Brief: Collect the lines of the entries where "What" shows up.

[[ Dataset records, beginning ]]

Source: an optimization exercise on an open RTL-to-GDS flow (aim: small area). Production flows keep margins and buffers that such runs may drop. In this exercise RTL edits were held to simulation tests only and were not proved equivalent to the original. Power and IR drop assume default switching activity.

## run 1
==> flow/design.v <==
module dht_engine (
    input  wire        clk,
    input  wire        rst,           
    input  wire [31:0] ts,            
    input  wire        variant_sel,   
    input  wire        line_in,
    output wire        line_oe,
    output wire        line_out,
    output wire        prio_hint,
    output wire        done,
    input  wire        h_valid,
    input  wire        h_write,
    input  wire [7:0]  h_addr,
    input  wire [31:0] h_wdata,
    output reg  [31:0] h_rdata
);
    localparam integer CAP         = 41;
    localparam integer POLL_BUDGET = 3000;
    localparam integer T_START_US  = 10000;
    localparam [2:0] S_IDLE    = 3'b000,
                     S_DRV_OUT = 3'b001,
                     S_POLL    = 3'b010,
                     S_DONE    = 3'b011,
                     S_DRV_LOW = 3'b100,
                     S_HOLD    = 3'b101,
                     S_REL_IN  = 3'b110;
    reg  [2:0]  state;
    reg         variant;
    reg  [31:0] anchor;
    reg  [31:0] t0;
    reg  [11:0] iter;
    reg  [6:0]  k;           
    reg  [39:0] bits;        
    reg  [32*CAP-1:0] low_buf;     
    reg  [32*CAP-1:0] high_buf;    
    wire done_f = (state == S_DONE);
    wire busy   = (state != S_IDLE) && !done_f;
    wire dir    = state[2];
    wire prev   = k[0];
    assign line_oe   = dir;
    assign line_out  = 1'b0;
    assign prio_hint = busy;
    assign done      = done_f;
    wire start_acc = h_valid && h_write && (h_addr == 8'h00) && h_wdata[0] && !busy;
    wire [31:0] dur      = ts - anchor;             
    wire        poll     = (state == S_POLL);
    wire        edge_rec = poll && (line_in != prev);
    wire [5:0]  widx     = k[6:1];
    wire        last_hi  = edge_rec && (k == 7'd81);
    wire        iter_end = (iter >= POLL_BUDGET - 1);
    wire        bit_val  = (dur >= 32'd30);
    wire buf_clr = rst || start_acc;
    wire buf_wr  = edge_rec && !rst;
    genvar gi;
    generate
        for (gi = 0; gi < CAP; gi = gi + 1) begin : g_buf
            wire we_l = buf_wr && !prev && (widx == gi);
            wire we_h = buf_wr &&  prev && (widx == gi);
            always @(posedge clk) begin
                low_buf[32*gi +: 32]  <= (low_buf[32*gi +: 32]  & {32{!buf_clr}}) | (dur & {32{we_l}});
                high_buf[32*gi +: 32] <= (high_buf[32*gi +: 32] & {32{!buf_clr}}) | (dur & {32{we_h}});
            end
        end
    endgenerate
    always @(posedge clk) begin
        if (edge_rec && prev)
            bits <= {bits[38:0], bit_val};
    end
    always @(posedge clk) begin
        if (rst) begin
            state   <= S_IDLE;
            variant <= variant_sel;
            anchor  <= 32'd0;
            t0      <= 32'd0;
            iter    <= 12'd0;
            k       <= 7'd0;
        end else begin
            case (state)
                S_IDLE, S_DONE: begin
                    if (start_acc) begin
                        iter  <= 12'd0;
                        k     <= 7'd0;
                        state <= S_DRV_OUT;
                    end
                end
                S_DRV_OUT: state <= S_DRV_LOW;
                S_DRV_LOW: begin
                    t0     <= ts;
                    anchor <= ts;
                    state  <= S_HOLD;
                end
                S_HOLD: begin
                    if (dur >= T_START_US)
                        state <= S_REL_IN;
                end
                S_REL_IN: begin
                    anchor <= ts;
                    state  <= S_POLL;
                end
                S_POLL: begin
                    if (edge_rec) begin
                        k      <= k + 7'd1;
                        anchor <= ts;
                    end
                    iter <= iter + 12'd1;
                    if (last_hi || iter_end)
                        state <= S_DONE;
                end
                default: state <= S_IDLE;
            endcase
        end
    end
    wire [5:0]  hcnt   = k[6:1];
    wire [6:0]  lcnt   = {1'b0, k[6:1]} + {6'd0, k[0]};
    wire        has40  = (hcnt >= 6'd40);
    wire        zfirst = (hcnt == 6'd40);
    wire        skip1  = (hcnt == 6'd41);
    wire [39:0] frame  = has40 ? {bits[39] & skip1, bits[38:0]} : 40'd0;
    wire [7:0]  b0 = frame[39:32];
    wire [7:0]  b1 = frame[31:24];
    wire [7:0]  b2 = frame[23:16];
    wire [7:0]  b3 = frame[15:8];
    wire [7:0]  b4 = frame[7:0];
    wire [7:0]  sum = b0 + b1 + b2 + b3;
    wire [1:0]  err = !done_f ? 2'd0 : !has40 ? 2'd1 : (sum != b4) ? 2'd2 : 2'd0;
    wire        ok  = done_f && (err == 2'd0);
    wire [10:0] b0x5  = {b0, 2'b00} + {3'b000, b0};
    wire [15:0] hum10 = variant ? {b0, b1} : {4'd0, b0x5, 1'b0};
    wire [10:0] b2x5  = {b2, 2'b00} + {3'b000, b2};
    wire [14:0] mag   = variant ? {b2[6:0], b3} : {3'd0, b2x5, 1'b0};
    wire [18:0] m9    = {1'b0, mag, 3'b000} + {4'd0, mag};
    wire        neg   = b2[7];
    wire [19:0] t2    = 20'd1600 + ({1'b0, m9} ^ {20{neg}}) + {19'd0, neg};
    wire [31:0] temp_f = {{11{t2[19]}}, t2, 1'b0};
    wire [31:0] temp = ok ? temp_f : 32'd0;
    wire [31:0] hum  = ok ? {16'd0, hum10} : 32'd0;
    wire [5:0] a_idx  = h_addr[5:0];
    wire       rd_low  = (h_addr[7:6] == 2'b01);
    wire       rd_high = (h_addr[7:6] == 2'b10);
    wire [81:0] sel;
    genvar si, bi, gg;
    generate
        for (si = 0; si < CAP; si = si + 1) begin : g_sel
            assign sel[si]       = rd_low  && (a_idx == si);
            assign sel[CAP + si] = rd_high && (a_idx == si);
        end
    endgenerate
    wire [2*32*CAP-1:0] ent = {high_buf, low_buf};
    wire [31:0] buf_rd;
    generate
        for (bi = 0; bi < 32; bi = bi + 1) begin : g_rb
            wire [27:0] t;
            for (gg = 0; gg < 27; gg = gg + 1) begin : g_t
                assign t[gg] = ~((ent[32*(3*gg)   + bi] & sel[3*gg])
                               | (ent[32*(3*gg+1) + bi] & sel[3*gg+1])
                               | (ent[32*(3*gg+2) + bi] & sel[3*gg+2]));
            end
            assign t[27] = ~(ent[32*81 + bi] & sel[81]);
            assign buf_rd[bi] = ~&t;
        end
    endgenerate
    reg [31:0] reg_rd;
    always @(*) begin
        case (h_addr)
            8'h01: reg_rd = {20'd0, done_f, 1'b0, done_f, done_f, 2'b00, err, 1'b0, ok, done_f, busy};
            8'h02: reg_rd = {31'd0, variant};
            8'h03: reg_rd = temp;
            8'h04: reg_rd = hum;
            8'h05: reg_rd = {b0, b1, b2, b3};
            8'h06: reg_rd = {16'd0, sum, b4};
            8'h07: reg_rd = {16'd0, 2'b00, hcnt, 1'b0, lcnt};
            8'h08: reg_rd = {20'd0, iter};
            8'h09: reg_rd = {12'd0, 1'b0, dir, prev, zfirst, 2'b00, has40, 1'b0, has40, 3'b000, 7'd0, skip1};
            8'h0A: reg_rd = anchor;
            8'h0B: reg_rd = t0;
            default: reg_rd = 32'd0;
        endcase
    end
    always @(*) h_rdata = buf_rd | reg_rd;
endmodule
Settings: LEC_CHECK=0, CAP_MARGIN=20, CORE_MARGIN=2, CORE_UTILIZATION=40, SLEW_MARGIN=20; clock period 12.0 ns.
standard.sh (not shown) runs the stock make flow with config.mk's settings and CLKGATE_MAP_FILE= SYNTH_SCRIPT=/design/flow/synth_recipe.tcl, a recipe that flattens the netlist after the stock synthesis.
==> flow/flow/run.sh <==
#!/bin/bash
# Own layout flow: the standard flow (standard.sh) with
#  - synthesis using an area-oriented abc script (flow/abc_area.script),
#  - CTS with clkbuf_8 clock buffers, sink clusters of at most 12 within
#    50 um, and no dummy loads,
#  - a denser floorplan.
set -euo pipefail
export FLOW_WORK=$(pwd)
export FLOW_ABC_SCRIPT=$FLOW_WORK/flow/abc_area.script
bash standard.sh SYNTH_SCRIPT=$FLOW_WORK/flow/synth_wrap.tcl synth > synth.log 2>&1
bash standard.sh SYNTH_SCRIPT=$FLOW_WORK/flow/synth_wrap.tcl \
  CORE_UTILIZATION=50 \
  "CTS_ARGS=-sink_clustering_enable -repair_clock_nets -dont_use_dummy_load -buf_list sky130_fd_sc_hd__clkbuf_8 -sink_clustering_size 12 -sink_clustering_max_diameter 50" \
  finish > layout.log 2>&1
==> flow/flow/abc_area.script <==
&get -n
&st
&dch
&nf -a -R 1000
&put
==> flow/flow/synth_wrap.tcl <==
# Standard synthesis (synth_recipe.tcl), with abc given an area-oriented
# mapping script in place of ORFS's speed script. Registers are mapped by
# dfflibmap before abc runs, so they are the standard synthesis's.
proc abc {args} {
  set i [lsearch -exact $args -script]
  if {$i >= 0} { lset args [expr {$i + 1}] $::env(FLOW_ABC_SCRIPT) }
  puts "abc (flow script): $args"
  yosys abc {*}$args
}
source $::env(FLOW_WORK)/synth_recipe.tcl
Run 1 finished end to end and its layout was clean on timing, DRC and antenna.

[[ Dataset records, end ]]
[[ Dataset records, beginning ]]

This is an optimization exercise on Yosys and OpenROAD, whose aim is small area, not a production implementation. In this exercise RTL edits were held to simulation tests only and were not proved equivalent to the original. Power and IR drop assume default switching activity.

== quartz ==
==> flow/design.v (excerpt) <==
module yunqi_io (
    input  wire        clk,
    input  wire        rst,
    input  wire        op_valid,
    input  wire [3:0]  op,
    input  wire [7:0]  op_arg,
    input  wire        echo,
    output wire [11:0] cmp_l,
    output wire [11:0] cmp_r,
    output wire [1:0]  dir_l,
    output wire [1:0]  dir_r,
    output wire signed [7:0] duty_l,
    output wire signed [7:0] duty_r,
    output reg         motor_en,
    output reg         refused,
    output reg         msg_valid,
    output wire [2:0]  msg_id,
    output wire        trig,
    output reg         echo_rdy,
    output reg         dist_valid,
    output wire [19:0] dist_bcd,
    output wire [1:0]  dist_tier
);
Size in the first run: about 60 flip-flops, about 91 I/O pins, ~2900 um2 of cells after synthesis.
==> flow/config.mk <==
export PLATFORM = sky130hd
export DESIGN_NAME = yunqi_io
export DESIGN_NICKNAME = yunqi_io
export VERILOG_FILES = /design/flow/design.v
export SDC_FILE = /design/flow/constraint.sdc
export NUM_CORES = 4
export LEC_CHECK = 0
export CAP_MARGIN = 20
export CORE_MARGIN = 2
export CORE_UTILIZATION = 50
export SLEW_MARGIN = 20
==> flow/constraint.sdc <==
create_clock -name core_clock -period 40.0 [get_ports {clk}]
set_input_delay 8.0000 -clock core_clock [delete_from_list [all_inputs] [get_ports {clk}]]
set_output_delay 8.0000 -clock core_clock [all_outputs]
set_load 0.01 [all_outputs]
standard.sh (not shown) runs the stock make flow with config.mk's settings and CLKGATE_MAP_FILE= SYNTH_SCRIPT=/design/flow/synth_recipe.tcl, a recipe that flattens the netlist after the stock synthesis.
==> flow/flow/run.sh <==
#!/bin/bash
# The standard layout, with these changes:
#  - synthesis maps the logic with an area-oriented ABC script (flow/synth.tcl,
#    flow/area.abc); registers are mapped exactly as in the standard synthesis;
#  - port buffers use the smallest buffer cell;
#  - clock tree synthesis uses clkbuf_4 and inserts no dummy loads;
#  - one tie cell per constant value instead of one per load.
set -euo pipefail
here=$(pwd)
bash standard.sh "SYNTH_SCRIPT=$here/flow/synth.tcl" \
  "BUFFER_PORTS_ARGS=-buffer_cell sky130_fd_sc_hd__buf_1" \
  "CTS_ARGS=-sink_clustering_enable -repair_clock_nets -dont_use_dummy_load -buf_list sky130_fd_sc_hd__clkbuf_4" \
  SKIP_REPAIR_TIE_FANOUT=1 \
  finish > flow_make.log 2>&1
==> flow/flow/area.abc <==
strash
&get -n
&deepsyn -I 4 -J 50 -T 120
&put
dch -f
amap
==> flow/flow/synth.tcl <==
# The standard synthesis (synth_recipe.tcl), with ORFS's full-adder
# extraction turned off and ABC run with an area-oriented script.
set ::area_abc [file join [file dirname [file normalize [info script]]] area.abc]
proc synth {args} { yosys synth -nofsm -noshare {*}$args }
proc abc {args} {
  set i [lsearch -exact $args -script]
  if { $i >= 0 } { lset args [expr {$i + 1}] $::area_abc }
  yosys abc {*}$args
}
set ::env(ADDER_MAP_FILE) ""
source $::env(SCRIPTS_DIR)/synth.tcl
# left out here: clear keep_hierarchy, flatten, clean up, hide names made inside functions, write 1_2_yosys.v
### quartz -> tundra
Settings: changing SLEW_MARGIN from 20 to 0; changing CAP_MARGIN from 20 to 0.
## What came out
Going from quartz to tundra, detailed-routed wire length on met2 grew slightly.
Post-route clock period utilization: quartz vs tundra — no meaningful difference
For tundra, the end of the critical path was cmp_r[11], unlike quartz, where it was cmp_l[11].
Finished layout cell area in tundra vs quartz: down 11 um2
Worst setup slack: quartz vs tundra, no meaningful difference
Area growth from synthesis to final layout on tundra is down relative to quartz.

[[ Dataset records, end ]]
[[ Dataset records, beginning ]]

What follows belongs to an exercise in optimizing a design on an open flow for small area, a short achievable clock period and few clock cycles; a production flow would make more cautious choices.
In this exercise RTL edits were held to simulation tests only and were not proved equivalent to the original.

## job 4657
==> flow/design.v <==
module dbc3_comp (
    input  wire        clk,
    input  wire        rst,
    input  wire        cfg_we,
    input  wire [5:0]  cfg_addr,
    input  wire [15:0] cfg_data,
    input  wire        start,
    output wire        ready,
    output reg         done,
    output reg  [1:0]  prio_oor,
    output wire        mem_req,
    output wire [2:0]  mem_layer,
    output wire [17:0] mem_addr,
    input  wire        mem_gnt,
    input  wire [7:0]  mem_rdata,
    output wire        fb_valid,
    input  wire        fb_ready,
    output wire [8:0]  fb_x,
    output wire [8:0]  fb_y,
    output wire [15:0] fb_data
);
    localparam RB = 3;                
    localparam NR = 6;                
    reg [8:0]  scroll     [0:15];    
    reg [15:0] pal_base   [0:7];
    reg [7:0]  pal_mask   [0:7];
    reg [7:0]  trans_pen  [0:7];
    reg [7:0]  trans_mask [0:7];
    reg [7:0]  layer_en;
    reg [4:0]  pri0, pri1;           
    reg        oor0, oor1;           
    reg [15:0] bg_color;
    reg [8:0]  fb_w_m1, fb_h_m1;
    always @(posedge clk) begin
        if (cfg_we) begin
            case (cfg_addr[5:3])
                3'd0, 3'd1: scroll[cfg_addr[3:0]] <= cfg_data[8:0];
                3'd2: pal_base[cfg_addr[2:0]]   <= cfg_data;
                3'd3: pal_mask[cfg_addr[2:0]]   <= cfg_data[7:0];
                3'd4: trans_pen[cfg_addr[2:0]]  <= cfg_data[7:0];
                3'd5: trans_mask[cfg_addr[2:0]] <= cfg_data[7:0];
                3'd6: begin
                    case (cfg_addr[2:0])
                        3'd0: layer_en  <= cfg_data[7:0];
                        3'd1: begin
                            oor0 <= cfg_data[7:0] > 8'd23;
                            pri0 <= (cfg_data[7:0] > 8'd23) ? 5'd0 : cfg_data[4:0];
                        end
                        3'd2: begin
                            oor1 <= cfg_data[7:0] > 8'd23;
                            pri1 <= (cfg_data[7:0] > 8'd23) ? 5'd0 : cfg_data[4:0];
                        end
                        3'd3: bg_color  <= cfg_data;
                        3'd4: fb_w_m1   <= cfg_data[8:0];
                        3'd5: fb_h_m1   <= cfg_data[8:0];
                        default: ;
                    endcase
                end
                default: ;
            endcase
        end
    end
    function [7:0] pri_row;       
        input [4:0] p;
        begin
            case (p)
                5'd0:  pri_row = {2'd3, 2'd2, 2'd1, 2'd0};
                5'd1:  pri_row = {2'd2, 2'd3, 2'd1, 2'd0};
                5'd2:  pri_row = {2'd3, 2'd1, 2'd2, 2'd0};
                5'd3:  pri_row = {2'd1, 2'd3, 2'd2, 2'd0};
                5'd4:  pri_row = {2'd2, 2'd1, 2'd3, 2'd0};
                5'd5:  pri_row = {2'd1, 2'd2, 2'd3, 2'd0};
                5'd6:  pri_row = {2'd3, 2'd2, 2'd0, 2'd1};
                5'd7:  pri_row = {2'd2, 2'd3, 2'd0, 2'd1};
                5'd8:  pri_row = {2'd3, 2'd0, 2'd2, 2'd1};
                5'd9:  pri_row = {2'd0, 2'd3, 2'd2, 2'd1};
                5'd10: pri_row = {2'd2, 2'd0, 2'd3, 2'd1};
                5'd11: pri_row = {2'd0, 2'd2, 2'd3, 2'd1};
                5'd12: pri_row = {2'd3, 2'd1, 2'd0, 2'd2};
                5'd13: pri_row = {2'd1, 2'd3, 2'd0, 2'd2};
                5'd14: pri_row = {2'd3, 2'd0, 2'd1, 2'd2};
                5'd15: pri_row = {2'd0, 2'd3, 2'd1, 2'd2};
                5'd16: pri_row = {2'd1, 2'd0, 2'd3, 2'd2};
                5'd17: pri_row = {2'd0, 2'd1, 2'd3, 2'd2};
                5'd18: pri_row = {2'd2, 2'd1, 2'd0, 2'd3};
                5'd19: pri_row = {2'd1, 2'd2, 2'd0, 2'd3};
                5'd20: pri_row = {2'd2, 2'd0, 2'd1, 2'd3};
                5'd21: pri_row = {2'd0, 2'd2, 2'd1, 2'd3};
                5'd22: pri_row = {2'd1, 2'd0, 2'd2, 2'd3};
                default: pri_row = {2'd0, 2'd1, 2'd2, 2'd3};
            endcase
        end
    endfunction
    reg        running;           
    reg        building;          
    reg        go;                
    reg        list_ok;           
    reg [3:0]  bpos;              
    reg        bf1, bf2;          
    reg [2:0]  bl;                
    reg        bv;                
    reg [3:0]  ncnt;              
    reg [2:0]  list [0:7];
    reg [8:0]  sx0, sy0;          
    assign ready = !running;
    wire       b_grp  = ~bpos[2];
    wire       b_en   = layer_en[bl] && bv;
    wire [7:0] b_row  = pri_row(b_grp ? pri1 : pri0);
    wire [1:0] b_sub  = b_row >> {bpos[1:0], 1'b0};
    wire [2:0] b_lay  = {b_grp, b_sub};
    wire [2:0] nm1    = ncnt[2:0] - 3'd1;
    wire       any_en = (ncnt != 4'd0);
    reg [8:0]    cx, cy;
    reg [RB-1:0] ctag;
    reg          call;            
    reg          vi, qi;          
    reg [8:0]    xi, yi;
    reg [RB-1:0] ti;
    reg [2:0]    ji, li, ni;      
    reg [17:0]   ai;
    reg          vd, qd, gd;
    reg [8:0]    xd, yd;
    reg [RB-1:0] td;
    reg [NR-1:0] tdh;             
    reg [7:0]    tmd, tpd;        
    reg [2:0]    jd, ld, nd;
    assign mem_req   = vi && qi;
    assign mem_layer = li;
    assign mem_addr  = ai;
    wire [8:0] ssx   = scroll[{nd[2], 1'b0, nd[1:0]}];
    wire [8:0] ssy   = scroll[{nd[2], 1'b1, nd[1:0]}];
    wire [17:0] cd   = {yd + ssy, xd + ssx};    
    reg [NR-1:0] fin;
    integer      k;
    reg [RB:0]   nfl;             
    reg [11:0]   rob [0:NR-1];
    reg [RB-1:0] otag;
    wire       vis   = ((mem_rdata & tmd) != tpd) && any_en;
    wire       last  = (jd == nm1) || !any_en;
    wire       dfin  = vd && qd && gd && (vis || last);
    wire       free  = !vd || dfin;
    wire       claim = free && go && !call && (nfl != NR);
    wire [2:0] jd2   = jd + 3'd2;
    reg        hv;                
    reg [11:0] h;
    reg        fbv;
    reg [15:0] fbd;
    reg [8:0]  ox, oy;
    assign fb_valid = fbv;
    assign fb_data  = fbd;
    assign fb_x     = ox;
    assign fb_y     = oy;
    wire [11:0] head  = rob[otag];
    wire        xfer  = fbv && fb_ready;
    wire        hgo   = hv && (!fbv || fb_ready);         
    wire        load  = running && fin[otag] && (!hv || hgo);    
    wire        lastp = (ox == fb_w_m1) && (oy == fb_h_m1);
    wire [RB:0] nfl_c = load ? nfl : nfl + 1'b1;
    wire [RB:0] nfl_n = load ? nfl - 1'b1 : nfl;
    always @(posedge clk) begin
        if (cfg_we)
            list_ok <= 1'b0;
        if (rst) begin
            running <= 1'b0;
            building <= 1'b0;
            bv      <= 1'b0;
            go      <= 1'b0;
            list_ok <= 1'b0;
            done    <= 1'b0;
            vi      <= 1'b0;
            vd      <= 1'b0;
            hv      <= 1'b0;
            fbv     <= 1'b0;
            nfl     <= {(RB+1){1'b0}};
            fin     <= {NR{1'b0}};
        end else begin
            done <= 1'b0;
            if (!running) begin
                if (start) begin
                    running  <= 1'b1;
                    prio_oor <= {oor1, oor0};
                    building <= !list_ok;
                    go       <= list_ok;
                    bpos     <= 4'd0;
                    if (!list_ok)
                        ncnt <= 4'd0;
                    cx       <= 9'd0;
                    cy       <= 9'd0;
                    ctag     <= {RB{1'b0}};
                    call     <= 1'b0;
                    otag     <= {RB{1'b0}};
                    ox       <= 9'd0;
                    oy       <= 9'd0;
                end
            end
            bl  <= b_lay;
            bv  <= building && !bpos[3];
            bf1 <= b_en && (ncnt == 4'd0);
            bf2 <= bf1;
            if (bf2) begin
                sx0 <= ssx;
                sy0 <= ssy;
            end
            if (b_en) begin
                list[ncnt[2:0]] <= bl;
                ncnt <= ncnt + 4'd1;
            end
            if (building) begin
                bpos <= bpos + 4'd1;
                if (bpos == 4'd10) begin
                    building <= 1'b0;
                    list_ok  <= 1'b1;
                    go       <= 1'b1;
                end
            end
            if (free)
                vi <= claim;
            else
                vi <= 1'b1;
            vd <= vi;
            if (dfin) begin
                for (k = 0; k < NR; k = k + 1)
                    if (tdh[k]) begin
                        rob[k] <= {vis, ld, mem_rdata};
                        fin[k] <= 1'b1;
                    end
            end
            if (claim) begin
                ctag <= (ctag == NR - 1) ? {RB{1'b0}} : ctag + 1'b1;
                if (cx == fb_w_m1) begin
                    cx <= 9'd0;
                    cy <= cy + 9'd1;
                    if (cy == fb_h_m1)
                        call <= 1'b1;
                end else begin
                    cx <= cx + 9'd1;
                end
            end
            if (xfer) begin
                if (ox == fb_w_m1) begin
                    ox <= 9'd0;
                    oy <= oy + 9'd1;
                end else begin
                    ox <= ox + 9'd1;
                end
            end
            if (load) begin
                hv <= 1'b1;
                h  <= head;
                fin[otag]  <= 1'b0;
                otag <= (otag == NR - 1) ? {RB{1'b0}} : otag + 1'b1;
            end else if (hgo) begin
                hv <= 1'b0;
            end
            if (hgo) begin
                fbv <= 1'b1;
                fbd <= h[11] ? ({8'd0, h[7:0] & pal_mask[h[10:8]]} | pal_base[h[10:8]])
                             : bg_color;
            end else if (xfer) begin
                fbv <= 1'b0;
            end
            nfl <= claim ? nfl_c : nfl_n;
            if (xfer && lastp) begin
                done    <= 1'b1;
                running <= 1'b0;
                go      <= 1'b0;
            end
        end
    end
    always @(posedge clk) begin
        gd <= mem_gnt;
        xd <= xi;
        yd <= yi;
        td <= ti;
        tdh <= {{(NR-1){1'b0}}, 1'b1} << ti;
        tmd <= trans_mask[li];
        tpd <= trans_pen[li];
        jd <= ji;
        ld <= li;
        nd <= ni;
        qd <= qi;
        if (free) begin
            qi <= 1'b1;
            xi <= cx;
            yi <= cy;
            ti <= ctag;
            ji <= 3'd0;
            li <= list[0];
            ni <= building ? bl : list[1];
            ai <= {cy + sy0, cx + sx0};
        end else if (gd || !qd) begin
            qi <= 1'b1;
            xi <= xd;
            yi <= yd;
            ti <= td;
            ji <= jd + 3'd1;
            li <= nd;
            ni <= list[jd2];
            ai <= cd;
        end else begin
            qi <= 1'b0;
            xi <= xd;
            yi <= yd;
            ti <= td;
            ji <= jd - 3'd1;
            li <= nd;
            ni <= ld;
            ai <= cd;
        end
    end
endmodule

[[ Dataset records, end ]]

Exercise result:
## What came out
What follows belongs to an exercise in optimizing a design on an open flow for small area, a short achievable clock period and few clock cycles; a production flow would make more cautious choices.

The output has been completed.